The Whistler Recovery Working Group—launched last year in response to the COVID-19 pandemic—is shifting gears.
The working group itself, made up of a diverse group of representatives from across the resort, wrapped in July, but work is set to continue this month through a scenario planning exercise, said chief administrative officer Virginia Cullen at the Oct. 19 Committee of the Whole meeting.
The scenario planning will consider some key questions, Cullen said.
Questions like what is the current state on the ground in the resort? What could happen in the years and decades ahead?
And what must Whistler do—individually and collectively—to recover from COVID-19 while staying true to the vision laid out in the new Official Community Plan?
“It’s not about what we want, it’s not about forecasting what we think will happen.

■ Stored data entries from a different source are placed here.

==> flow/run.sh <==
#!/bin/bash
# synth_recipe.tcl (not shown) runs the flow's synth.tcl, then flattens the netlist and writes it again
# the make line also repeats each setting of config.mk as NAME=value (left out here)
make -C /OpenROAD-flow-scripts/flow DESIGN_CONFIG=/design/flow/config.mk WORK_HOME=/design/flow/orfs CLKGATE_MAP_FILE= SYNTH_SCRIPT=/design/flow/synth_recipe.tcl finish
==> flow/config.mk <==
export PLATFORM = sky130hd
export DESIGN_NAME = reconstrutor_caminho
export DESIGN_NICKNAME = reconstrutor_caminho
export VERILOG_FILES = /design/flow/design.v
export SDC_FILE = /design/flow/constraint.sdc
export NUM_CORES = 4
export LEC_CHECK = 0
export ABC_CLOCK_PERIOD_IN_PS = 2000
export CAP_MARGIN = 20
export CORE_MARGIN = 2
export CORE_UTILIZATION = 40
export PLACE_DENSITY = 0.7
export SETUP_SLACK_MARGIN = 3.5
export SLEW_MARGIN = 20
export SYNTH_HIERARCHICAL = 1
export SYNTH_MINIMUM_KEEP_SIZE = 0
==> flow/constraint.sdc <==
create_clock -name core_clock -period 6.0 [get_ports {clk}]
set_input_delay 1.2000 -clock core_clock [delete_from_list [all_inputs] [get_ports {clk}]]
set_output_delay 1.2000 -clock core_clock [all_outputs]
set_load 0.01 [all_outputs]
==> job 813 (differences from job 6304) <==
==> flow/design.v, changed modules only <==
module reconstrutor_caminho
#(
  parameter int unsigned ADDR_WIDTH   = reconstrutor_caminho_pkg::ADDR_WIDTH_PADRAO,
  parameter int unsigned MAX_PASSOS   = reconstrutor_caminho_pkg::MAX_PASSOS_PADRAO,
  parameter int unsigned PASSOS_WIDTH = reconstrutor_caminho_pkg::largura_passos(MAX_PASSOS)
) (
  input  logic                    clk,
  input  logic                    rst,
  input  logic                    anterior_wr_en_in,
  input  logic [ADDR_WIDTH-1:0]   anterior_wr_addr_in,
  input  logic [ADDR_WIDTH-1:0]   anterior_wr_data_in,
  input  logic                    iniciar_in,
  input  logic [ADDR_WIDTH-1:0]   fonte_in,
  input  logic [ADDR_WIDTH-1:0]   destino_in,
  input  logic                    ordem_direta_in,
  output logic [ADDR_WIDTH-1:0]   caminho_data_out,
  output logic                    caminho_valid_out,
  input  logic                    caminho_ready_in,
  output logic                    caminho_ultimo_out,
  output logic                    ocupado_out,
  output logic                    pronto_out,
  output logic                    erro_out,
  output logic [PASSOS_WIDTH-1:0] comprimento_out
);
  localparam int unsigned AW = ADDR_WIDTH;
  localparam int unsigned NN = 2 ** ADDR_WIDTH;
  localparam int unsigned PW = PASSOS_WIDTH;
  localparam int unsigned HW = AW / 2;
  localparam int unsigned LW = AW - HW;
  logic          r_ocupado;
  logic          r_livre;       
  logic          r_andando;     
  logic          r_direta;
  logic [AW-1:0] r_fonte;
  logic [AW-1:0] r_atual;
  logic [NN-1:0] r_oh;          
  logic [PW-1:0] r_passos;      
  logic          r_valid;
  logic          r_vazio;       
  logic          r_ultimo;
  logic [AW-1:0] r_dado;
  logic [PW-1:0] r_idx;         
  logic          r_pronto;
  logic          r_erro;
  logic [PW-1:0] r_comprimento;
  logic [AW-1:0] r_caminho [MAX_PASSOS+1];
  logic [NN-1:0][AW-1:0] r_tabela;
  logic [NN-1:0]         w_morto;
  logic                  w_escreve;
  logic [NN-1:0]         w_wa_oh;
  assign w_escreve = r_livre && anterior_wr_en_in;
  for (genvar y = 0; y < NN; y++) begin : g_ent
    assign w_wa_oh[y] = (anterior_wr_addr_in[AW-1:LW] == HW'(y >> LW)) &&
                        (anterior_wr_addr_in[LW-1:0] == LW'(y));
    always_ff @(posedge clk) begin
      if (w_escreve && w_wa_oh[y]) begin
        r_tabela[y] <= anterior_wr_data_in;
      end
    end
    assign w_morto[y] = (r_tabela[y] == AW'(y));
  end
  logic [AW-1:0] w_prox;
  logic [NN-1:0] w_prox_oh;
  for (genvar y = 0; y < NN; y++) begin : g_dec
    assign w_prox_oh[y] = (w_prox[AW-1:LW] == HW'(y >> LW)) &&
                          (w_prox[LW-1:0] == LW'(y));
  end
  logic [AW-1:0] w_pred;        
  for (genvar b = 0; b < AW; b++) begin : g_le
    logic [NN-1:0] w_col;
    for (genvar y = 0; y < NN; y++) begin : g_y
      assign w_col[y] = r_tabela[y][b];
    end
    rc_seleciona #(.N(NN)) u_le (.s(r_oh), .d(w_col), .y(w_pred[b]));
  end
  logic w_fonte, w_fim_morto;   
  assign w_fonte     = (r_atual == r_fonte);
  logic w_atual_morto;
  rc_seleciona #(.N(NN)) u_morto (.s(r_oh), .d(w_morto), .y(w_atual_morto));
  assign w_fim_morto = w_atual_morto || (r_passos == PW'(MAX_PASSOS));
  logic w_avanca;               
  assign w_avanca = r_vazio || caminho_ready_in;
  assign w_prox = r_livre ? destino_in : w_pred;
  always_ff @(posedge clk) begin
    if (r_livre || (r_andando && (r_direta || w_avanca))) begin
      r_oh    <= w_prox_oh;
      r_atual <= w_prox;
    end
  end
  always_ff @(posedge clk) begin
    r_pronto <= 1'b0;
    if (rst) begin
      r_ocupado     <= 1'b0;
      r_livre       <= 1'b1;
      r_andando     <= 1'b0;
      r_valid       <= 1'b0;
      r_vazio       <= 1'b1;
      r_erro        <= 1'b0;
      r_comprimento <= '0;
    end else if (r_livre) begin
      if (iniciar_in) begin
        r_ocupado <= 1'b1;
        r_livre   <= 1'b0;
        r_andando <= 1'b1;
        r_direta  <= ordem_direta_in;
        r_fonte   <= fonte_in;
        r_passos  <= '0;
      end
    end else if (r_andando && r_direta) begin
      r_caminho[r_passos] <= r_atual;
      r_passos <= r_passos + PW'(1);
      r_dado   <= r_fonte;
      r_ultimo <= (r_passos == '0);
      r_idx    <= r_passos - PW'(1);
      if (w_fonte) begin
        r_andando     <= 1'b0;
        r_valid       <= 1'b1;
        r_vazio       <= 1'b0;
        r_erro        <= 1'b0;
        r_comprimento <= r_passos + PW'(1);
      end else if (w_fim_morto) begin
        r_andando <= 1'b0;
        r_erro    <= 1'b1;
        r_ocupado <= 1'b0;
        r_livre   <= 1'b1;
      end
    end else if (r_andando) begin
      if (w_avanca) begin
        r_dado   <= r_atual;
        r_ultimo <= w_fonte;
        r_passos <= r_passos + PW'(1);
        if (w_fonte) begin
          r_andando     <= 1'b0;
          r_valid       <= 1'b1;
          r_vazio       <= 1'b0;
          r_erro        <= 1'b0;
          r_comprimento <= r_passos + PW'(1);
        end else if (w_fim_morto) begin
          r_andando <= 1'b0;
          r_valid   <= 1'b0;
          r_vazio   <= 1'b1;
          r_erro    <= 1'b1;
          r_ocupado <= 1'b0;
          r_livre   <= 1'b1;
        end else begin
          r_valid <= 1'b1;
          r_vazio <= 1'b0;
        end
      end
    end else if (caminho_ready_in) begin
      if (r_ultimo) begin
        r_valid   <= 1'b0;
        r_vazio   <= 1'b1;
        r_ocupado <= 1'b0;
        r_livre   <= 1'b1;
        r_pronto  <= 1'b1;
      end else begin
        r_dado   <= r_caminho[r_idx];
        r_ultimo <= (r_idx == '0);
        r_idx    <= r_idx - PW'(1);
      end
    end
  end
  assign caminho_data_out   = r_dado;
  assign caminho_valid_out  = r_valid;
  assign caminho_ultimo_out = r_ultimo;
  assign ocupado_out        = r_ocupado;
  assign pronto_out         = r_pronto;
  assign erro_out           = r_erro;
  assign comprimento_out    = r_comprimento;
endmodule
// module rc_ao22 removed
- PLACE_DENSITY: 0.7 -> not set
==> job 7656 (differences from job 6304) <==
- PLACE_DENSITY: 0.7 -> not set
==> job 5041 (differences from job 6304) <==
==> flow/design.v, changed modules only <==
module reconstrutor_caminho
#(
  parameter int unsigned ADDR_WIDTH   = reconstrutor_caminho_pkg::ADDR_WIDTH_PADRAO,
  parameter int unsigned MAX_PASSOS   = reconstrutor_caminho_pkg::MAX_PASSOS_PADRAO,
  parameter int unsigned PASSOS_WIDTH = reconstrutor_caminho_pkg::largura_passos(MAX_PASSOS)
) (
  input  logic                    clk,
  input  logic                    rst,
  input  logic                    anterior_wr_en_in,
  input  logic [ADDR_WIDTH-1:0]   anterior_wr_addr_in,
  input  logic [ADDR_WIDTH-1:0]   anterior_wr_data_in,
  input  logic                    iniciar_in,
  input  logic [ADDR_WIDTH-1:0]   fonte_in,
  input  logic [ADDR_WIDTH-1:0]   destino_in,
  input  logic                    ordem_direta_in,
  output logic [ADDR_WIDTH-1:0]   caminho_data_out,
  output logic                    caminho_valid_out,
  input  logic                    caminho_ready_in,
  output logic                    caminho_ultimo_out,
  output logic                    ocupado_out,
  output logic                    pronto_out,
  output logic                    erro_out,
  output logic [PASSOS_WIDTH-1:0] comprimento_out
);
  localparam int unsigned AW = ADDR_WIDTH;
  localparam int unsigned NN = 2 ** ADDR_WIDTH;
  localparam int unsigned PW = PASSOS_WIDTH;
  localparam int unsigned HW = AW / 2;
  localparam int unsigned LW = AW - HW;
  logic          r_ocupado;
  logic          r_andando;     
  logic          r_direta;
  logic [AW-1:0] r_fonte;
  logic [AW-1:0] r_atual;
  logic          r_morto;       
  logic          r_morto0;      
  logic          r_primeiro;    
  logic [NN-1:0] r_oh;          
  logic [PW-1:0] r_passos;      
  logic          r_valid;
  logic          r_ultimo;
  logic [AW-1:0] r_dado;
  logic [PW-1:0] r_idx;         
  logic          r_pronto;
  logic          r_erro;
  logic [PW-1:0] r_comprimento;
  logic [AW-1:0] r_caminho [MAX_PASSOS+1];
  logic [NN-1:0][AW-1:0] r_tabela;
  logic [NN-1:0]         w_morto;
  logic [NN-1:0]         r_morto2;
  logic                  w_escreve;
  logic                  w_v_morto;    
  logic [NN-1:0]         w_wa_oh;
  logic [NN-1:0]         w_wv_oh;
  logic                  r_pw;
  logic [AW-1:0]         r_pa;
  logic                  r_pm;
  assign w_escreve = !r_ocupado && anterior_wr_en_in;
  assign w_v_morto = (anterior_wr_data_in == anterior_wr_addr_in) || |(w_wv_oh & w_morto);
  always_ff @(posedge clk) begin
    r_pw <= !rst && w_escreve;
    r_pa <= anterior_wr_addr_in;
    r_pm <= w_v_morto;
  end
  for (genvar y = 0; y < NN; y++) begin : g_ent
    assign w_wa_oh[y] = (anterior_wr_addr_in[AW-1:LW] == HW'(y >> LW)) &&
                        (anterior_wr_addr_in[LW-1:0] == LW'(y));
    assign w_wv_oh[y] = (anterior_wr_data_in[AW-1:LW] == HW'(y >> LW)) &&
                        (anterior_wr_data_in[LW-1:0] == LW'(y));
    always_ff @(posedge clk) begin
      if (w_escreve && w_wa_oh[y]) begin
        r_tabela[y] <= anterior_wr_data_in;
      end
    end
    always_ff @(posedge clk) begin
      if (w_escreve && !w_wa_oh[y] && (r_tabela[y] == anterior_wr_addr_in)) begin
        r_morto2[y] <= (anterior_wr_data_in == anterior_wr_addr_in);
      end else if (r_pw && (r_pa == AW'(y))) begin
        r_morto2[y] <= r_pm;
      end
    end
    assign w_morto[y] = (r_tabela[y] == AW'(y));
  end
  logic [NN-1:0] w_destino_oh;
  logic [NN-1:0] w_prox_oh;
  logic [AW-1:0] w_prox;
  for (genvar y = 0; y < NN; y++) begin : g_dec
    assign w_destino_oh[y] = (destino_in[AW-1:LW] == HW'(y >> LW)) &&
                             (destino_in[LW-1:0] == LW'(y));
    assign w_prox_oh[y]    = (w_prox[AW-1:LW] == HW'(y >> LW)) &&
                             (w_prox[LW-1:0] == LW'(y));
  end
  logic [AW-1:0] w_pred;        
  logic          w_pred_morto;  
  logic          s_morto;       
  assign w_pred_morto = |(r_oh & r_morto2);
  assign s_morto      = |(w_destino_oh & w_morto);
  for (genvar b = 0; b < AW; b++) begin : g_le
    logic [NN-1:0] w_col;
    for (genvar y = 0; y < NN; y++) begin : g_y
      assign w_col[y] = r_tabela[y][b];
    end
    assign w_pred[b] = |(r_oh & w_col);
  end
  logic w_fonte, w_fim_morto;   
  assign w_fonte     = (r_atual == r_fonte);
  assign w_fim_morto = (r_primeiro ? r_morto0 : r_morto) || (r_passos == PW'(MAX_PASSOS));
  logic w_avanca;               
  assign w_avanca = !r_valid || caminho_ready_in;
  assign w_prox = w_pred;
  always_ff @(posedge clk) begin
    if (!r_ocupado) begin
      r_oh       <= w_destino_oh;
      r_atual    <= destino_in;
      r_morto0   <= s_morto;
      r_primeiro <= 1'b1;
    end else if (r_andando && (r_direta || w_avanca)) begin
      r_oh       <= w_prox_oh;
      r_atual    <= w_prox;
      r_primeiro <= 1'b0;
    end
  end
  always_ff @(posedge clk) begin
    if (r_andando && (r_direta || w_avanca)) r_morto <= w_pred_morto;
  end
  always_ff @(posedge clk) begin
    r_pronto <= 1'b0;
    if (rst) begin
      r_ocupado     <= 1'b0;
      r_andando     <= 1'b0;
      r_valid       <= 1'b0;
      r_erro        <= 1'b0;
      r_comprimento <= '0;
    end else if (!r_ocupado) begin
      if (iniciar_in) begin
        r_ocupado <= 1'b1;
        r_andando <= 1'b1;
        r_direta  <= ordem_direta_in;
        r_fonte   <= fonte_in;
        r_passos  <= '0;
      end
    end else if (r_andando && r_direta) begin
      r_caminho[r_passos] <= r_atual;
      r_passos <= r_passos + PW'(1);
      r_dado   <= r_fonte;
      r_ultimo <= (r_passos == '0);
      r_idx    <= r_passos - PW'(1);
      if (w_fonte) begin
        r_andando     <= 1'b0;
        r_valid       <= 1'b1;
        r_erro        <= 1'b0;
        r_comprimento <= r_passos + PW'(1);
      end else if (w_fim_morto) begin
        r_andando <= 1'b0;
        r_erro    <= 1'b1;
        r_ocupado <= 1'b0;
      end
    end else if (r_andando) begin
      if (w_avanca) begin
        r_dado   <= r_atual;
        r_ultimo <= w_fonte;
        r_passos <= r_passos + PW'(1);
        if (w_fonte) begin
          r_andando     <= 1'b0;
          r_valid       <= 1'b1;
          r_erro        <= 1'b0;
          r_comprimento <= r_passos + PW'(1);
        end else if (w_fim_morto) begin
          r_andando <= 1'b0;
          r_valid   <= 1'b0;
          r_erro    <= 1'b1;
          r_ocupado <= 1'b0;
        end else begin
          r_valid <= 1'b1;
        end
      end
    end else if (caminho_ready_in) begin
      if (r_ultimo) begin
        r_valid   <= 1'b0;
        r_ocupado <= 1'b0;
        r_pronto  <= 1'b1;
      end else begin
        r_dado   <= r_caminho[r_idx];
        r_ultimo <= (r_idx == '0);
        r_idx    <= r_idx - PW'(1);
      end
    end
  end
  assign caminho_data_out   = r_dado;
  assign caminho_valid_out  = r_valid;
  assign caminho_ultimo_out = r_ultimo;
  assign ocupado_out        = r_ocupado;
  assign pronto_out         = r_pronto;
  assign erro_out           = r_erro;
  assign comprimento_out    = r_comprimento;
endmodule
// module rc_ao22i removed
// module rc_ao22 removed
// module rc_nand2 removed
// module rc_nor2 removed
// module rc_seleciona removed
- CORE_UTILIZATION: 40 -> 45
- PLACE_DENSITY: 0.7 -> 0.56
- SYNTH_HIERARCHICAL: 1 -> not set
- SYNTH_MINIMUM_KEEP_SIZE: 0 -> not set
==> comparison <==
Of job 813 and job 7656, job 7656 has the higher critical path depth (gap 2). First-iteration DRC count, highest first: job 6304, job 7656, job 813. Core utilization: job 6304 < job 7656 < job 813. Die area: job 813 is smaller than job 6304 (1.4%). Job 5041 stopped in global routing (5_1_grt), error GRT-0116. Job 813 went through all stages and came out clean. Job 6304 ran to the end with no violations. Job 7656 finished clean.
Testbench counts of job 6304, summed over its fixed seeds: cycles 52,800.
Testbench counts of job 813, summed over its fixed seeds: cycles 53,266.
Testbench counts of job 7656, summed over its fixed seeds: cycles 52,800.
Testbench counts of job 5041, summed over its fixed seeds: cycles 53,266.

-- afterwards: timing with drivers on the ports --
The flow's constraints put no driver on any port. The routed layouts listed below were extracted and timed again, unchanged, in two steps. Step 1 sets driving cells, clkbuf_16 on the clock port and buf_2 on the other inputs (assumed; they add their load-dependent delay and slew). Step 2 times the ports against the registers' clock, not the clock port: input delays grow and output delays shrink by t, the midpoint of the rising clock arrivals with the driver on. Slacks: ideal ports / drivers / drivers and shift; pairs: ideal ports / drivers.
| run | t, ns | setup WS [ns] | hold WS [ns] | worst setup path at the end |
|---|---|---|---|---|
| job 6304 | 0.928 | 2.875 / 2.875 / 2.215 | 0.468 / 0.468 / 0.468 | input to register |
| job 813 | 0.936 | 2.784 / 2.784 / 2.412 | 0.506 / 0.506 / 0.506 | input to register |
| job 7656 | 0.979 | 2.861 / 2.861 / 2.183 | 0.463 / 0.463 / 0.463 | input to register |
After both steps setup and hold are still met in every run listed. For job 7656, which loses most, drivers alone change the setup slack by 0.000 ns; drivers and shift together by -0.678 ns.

It’s about the potential,” Cullen said.
“What could happen, and that is both on the negative and the positive [so] there’s a real balanced look at it.”
Dubbed “The Whistler Sessions,” the exercise will run three times between now and February 2022, and probe possible futures to guide the resort beyond pandemic recovery.

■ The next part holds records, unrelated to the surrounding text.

Source: an optimization exercise on an open RTL-to-GDS flow (aim: small area, a short achievable clock period and few clock cycles). Production flows keep margins and buffers that such runs may drop. Function was checked by simulation only, so behaviour that the tests miss may differ from the original.

== v34 ==
Design ntt_top, start of the top module:
module ntt_top (
    input  logic        clk,
    input  logic        rst,
    input  logic        i_start,
    input  logic        i_mode,
    output logic        o_done,
    output logic        o_bram_a_we,
    output logic [7:0]  o_bram_a_addr,
    output logic [15:0] o_bram_a_wdata,
    output logic        o_bram_b_we,
    output logic [7:0]  o_bram_b_addr,
    output logic [15:0] o_bram_b_wdata,
    input  logic [15:0] i_bram_dout_a,
    input  logic [15:0] i_bram_dout_b
);
clock: 13.5 ns
lec_check: 0
abc_area: 1
cap_margin: 20
core_margin: 2
core_utilization: 45
cts_cluster_diameter: 100
cts_cluster_size: 30
place_density: 0.55
slew_margin: 20
standard.sh (not shown) runs the stock make flow with config.mk's settings and CLKGATE_MAP_FILE= SYNTH_SCRIPT=/design/flow/synth_recipe.tcl, a recipe that flattens the netlist after the stock synthesis.
==> flow/flow/run.sh <==
#!/bin/bash
# The standard layout, with the port buffers made of sky130_fd_sc_hd__buf_2
# cells instead of the resizer's default choice. Every port is still buffered.
set -euo pipefail
export BUFFER_PORTS_ARGS="-buffer_cell sky130_fd_sc_hd__buf_2"
bash standard.sh > standard.log 2>&1
Testbench counts of v34, summed over its fixed seeds: cycles 66,632.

It will be made up of about 40 people (the original working group members and more), and result in three or four scenarios of possible futures, and the implications included in each.

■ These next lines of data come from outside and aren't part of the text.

This design comes from an exercise in tuning for small area, a short achievable clock period and few clock cycles per item on the open sky130 flow, not from production work.
The RTL was checked by simulation tests, not by an equivalence proof against the original design.

==> flow/design.v (excerpt) <==
module fc_top (
  input  logic        clk,
  input  logic        rst_n,
  input  logic        act_valid,
  input  logic [15:0] act_data,
  output logic        act_ready,
  input  logic        weight_valid,
  input  logic [23:0] weight_data,
  output logic        weight_ready,
  output logic        result_valid,
  output logic [48:0] result,
  input  logic        result_ready
);
Size: roughly 540 flip-flops, ~97 I/O pins.
Settings: LEC_CHECK=0, ABC_CLOCK_PERIOD_IN_PS=2600, CAP_MARGIN=20, CORE_MARGIN=2, CORE_UTILIZATION=40, CTS_BUF_LIST=sky130_fd_sc_hd__clkbuf_8 sky130_fd_sc_hd__clkbuf_16, CTS_CLUSTER_DIAMETER=80, CTS_CLUSTER_SIZE=24, PLACE_DENSITY=0.7, SETUP_SLACK_MARGIN=3.6, SLEW_MARGIN=20; clock period 6.0 ns.
standard.sh (not shown) runs the stock make flow with config.mk's settings and CLKGATE_MAP_FILE= SYNTH_SCRIPT=/design/flow/synth_recipe.tcl, a recipe that flattens the netlist after the stock synthesis.
==> flow/flow/run.sh <==
#!/bin/bash
# The standard layout (the standard.sh, unchanged synthesis and steps), with
# one change: the port buffers that placement inserts are plain buf_2 cells
# rather than the delay-cell buffers the resizer picks by default, which later
# repair (restricted to the same cell footprint) cannot resize.
set -euo pipefail
bash standard.sh "BUFFER_PORTS_ARGS=-buffer_cell sky130_fd_sc_hd__buf_2" finish > standard.log 2>&1
The baseline finished clean.
Testbench counts at the start, summed over its fixed seeds: cycles 5,160, vectors 320.
==> next run, changes <==
PLACE_DENSITY = 0.6   (was 0.7)
SETUP_SLACK_MARGIN = 3.65   (was 3.6)
What happened:
- via count is higher by 2.9%
- core utilization is higher by 1.8 points
- hold slack gains 0.0041 ns
==> next run, changes <==
SETUP_SLACK_MARGIN = 3.7   (was 3.65)
TNS_END_PERCENT = 10   (was unset)
Global-route usage went down by 0.49 points.
Synthesized cell count stays the same.

* * *

Another version of the RTL of fc_top (not shown whole).
Size: roughly 2500 cells after synthesis, ~540 flip-flops, roughly 97 I/O pins, about 0.028 mm² of cells after synthesis.
clock: 6.0 ns
lec_check: 0
abc_clock_period_in_ps: 2600
cap_margin: 20
core_margin: 2
core_utilization: 40
cts_buf_list: sky130_fd_sc_hd__clkbuf_4 sky130_fd_sc_hd__clkbuf_8
cts_cluster_size: 25
place_density: 0.6
setup_slack_margin: 3.65
slew_margin: 20
Scripts as last shown in full above: flow/flow/run.sh
Testbench counts at the start, summed over its fixed seeds: cycles 5,160, vectors 320.
Edit:
--- a/flow/config.mk
+++ b/flow/config.mk
@@ -10,7 +10,8 @@
 export CORE_MARGIN = 2
 export CORE_UTILIZATION = 40
-export CTS_BUF_LIST = sky130_fd_sc_hd__clkbuf_4 sky130_fd_sc_hd__clkbuf_8
-export CTS_CLUSTER_SIZE = 25
+export CTS_BUF_LIST = sky130_fd_sc_hd__clkbuf_16
+export CTS_CLUSTER_DIAMETER = 100
+export CTS_CLUSTER_SIZE = 26
 export PLACE_DENSITY = 0.6
-export SETUP_SLACK_MARGIN = 3.65
+export SETUP_SLACK_MARGIN = 3.55
 export SLEW_MARGIN = 20
What happened: The new run ran to the end with no violations; cell count fell by 4.4%; synthesized area stays the same; via count fell by 4.7%; utilization fell by 3.0 points; clock skew fell by 0.010 ns; flip-flop and latch count is unchanged; first-iteration DRC count rose by 7.5%.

“Through this, as we do this work, you’re able to identify adjustments and opportunities in our strategy and our planning processes and our action plans and operations for accelerated progress towards becoming a more resilient tourist-based community, as well as having our community vision come to play,” Cullen said.
A final report will be disseminated widely in the community to help all local organizations and residents work towards Whistler’s “desired future.”
The process will be facilitated with help from Reos Partners, which also worked with the initial recovery working group and on other community engagement initiatives, and will also integrate the ongoing work of Whistler’s Strategic Planning Committee (SPC).
The SPC, struck in late 2018 in the early days of mayor and council’s term, is currently working on a “Balance Model,“ which seeks to understand the relationships and tradeoffs between population and other aspects of growth as they relate to the community vision.
While they complement each other, the SPC and the Whistler Sessions are distinct processes, Cullen said.
“The output [from the Whistler Sessions] is something that everybody will use to evaluate strategy in their own business and organizations,” she said.
“So I would say the Whistler Sessions is a broader community process, and the work that’s done there will help feed some good insight to the SPC work, but it doesn’t replace it.”
For all the issues now facing Whistlerites—whether it’s affordability, mental health or the labour shortage—it all comes back to housing, said Councillor Cathy Jewett.
“I really think an understanding of the kind of housing, and who we need to house, is a really important part, and I hope that that’s going to be part of the consideration,” Jewett said.
While the housing crisis will no doubt be included in the stories that come out of the sessions, “the actual question of how does housing need to be developed and brought in, and where and when, the SPC would be the place that that would be looked at in addition to the other organizations that we have working on,” Cullen said.